-- What you should do --
Once the line with "cell families after" is found in the data, output it and each following line exactly, up to and including the line with "simple gates | 609 | 0.356", and nothing before or after.

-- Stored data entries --
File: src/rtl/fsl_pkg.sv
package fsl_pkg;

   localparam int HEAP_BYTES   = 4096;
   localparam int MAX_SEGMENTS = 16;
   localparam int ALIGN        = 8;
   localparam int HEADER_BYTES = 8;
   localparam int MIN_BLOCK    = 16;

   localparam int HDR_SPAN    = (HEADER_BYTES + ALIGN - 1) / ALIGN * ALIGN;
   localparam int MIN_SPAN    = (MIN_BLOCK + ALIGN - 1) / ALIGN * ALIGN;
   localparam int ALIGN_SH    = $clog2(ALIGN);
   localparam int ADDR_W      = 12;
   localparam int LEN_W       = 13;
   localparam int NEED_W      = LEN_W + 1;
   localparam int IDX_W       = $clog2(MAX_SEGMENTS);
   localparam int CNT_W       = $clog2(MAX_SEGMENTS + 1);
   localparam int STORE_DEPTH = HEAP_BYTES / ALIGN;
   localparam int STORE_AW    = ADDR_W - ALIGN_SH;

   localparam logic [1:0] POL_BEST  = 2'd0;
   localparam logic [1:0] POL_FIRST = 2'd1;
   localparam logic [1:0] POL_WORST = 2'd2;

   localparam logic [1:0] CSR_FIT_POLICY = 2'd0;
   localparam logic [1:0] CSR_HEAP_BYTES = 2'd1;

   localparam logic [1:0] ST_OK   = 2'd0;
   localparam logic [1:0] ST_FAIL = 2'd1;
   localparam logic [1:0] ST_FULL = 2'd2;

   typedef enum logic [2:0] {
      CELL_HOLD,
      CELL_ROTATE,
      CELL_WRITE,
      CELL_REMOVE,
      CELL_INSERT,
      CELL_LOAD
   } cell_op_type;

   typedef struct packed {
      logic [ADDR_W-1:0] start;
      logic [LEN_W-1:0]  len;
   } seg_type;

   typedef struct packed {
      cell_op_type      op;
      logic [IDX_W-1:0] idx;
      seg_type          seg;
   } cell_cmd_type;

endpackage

--

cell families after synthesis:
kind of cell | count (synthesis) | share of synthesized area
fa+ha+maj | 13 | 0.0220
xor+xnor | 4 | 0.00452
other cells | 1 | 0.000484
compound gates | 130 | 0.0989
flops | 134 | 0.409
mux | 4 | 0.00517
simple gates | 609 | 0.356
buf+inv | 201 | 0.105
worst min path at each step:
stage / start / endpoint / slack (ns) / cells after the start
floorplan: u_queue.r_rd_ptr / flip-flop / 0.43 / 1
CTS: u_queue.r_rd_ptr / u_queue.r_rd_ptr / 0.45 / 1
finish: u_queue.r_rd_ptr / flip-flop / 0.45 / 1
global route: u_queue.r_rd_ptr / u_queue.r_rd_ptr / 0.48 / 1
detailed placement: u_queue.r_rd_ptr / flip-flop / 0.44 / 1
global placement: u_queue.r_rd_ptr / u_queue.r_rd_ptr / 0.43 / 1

--

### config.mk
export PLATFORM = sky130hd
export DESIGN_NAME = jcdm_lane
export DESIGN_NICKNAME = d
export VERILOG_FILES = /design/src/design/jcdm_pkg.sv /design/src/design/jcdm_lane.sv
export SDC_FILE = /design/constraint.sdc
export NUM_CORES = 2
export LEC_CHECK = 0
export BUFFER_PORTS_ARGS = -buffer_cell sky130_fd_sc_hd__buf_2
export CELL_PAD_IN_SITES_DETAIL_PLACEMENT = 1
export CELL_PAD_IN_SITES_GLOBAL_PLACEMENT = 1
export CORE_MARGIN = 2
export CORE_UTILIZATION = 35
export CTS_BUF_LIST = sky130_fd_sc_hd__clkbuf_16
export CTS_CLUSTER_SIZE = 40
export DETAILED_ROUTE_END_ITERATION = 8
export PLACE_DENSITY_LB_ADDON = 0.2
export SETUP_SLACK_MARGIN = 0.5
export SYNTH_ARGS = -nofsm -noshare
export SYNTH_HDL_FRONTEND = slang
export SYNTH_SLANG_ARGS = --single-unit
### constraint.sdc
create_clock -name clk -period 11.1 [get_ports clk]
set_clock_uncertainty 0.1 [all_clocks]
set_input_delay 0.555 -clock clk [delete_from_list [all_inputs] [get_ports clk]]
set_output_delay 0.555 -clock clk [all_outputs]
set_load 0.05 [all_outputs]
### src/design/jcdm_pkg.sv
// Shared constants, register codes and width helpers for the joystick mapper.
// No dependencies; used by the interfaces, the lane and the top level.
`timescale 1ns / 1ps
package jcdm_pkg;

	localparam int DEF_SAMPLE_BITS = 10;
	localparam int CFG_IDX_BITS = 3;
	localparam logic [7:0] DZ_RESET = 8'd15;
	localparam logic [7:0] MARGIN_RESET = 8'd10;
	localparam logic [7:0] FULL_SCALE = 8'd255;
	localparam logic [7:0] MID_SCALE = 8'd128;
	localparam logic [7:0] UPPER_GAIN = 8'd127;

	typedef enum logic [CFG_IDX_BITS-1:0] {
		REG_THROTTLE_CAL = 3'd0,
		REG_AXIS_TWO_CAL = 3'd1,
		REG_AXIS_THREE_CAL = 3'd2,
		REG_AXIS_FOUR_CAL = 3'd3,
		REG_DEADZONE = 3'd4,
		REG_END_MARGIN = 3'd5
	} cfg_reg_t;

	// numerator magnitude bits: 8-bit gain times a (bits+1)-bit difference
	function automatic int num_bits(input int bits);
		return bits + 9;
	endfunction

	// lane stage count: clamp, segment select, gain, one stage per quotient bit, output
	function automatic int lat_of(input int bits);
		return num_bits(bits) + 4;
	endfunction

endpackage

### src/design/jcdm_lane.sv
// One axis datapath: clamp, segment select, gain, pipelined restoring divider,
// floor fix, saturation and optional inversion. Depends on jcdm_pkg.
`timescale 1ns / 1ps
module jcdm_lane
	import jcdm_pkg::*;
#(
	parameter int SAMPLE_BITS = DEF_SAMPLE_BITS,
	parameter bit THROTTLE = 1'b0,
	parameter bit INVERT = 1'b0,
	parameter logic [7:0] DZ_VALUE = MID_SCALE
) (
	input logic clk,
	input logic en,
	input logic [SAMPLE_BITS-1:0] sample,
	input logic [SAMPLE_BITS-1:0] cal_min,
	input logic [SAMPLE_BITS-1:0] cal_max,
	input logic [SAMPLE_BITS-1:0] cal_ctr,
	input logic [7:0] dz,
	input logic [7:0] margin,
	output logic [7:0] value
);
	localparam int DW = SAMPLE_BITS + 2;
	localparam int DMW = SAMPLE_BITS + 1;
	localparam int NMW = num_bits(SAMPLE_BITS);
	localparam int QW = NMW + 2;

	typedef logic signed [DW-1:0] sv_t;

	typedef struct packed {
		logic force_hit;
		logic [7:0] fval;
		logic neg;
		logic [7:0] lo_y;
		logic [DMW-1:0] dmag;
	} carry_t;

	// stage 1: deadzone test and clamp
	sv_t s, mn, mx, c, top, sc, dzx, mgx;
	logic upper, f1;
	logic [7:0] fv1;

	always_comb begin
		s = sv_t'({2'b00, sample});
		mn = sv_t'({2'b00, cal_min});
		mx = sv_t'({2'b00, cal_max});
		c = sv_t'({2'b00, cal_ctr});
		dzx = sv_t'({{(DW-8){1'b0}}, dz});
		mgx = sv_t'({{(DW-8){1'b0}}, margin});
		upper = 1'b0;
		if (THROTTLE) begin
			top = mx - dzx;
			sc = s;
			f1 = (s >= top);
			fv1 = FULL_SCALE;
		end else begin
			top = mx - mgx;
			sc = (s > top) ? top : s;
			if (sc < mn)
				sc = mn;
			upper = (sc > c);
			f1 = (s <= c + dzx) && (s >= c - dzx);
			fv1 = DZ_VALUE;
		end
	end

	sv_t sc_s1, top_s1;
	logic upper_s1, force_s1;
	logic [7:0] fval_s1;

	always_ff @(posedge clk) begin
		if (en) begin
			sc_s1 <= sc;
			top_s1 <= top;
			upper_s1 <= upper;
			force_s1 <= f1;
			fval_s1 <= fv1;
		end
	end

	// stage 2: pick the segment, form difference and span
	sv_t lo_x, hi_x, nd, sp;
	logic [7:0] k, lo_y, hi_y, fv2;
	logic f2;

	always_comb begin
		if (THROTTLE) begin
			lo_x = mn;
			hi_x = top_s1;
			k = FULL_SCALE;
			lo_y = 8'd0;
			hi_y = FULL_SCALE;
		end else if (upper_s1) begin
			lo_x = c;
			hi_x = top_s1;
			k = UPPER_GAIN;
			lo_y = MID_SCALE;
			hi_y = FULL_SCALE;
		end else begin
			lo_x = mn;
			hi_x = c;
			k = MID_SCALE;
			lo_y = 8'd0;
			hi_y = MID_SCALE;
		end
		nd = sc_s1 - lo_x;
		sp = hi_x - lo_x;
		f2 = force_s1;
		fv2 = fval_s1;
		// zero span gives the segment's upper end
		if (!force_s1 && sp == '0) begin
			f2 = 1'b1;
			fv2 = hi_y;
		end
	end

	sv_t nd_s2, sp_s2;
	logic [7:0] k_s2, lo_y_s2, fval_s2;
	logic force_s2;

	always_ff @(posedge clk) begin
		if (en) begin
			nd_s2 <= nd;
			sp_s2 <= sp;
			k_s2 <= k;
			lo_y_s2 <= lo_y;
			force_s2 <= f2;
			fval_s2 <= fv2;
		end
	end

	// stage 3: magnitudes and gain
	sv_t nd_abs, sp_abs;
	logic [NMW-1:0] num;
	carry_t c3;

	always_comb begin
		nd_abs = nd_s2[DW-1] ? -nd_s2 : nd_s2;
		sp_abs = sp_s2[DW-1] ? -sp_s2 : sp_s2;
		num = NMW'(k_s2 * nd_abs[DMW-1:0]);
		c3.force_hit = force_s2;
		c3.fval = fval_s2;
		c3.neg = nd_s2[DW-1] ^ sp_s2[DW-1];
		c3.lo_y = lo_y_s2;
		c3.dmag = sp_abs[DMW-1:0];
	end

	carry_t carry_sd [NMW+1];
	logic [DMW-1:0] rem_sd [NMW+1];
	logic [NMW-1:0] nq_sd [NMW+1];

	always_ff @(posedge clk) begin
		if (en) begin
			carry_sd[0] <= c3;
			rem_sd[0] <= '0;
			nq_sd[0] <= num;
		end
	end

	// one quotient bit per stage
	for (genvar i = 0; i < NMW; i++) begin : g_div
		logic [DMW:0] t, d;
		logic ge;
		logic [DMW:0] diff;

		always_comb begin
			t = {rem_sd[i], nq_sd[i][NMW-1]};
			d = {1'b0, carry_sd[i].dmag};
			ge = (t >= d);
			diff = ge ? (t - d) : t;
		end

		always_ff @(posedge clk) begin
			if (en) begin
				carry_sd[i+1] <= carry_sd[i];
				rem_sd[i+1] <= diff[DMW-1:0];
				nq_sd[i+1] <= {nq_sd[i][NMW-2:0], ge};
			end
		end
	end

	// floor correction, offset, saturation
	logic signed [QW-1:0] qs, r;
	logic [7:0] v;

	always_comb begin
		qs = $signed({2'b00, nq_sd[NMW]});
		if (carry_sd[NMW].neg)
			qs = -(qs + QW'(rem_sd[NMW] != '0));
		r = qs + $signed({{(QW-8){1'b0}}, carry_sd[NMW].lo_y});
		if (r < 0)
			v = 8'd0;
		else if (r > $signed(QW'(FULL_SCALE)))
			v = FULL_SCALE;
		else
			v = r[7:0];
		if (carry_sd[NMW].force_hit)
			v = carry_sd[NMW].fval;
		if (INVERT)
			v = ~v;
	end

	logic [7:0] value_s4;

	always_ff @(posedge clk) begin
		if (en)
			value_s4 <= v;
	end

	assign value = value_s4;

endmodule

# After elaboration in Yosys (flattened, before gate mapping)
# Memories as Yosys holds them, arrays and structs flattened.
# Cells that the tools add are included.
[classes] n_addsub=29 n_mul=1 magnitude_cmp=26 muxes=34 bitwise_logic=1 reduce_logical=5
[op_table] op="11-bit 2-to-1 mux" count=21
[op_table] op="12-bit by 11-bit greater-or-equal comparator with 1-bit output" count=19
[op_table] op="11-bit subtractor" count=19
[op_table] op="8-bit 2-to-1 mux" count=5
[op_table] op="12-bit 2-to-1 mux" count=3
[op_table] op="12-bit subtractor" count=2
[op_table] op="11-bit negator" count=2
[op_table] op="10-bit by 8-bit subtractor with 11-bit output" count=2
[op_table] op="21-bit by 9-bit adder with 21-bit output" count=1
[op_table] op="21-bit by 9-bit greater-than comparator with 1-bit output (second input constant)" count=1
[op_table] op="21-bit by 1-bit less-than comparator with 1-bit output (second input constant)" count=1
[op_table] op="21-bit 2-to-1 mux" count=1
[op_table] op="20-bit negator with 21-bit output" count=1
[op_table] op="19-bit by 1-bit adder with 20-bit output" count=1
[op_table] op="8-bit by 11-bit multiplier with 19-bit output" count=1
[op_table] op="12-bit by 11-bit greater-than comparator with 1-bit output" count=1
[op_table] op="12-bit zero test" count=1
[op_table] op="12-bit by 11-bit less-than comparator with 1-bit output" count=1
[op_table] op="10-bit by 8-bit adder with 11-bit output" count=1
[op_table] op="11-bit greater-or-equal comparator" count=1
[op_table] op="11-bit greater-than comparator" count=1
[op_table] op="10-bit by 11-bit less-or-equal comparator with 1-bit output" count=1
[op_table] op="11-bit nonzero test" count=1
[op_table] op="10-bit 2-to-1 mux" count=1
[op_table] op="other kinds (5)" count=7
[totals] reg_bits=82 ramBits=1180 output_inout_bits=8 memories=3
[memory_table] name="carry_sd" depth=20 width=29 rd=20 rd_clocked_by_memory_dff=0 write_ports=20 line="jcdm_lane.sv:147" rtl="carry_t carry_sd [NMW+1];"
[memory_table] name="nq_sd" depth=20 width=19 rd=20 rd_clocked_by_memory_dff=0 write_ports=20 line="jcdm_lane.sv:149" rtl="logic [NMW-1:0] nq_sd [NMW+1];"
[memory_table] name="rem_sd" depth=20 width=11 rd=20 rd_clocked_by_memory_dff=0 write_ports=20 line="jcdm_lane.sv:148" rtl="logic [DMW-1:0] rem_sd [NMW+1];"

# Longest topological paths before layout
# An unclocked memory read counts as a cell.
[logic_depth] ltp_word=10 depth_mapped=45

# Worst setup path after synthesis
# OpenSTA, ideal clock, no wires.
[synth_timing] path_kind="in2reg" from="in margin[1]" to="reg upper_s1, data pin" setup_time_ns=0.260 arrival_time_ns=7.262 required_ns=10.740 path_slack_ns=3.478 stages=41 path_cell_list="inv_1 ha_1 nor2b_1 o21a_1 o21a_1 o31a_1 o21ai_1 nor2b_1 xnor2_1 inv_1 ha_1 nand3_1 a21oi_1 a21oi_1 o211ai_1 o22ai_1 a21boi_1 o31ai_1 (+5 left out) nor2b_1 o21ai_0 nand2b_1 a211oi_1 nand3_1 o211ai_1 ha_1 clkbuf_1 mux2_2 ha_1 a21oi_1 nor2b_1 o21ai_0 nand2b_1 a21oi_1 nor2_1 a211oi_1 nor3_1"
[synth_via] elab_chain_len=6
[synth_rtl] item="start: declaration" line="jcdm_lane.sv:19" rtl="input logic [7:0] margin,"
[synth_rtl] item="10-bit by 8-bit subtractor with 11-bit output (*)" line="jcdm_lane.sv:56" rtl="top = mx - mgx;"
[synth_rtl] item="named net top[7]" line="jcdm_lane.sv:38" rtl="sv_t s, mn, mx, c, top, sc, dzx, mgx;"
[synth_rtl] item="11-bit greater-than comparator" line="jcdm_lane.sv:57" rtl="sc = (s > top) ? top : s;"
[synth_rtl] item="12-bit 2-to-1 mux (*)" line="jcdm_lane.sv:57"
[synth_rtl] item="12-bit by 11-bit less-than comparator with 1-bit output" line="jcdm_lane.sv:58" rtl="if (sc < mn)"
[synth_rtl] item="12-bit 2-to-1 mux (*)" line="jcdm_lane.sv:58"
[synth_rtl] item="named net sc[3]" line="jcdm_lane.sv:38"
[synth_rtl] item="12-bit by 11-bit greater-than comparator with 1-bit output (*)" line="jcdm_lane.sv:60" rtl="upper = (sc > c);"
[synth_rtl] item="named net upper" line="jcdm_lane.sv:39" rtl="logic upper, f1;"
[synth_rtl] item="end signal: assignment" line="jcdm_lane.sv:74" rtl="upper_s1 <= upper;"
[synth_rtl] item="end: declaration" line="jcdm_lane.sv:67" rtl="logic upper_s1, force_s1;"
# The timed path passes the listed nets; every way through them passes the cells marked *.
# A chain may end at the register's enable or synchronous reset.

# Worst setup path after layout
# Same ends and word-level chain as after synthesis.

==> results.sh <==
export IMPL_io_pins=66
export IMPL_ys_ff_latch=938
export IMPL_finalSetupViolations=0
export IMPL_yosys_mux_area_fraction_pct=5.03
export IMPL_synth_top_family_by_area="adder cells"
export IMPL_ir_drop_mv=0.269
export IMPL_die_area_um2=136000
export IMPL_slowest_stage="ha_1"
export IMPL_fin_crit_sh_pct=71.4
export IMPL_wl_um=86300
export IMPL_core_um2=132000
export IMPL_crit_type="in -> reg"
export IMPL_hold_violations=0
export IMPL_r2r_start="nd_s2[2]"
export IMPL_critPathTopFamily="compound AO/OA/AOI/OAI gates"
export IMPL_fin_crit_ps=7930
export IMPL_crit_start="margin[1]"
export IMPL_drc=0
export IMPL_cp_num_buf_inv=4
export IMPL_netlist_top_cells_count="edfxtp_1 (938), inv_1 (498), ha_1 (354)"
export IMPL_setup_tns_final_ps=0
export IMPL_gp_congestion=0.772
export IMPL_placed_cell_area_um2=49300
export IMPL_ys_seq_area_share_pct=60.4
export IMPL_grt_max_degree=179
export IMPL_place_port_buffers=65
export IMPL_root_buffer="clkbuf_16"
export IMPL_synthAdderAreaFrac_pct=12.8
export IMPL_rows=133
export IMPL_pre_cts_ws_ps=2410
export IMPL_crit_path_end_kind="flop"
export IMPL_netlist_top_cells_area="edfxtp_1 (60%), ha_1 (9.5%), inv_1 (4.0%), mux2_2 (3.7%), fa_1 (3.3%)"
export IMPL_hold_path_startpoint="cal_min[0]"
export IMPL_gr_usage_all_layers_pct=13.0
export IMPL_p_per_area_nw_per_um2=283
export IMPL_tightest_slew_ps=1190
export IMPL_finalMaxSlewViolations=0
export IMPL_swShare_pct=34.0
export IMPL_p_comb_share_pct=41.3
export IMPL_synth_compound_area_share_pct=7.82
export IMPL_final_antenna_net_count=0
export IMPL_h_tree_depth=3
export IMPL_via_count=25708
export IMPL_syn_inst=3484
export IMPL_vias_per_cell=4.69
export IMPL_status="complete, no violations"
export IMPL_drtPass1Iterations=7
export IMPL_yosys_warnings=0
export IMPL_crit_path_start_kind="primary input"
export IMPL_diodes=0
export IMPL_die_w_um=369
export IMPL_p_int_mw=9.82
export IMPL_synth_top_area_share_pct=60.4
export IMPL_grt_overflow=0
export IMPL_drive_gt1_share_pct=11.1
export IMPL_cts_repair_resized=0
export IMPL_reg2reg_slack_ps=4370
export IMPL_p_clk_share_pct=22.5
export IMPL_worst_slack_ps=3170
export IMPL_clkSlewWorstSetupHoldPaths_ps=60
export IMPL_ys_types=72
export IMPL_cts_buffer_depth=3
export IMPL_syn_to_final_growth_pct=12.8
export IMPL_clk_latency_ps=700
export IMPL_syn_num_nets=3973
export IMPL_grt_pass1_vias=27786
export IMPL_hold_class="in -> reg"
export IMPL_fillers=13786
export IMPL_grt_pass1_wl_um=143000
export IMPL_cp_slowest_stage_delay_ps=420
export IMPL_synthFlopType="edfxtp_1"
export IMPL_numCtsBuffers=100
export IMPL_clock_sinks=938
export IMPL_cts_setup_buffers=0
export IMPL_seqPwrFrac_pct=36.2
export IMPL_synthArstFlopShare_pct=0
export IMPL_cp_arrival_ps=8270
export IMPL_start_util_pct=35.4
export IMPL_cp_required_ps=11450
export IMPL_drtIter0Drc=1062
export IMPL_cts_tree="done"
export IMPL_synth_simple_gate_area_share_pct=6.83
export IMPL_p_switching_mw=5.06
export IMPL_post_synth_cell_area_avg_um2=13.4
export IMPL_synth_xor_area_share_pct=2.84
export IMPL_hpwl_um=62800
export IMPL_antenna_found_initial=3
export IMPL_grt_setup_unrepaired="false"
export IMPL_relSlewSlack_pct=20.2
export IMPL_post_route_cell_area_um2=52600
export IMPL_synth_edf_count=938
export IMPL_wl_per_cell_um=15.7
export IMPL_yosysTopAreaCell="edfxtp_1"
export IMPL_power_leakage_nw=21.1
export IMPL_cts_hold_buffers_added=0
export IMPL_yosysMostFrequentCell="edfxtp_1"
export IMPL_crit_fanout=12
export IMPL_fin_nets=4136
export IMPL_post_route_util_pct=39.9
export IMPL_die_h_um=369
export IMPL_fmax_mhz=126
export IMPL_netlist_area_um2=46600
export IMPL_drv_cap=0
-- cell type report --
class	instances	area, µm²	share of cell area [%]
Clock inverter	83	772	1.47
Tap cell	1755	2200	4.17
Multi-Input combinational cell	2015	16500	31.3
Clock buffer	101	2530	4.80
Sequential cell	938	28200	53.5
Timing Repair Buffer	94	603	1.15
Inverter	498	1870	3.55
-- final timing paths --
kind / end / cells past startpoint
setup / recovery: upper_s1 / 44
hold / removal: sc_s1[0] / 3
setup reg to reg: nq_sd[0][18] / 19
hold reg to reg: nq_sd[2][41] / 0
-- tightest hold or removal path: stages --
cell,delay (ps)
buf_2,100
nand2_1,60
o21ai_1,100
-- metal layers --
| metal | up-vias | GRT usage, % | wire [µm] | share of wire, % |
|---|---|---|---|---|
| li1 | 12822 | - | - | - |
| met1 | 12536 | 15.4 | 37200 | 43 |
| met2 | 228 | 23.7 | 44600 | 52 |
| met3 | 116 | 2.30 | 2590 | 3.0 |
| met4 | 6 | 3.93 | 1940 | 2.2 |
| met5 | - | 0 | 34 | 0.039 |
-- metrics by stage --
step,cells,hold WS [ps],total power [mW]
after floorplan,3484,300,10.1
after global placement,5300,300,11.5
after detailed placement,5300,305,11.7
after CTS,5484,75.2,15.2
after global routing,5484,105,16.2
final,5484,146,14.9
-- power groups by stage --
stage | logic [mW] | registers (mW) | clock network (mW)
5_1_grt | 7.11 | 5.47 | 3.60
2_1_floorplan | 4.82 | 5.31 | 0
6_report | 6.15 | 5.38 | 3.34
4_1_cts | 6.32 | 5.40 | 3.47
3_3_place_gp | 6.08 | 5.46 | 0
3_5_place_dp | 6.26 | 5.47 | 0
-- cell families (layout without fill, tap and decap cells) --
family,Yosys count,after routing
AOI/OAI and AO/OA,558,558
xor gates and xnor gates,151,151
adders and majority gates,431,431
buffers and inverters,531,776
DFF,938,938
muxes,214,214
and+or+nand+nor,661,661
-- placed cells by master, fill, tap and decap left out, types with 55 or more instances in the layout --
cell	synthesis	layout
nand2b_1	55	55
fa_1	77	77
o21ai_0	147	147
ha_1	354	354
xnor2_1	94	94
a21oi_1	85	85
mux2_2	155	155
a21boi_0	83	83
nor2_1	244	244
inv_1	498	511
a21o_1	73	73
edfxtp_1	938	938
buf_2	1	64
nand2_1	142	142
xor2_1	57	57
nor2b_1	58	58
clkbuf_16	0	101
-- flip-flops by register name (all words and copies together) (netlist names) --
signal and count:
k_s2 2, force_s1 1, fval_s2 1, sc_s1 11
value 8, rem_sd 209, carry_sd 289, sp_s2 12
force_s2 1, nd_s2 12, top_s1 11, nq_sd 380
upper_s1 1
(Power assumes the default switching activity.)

-- Answer box --
cell families after synthesis:
kind of cell | count (synthesis) | share of synthesized area
fa+ha+maj | 13 | 0.0220
xor+xnor | 4 | 0.00452
other cells | 1 | 0.000484
compound gates | 130 | 0.0989
flops | 134 | 0.409
mux | 4 | 0.00517
simple gates | 609 | 0.356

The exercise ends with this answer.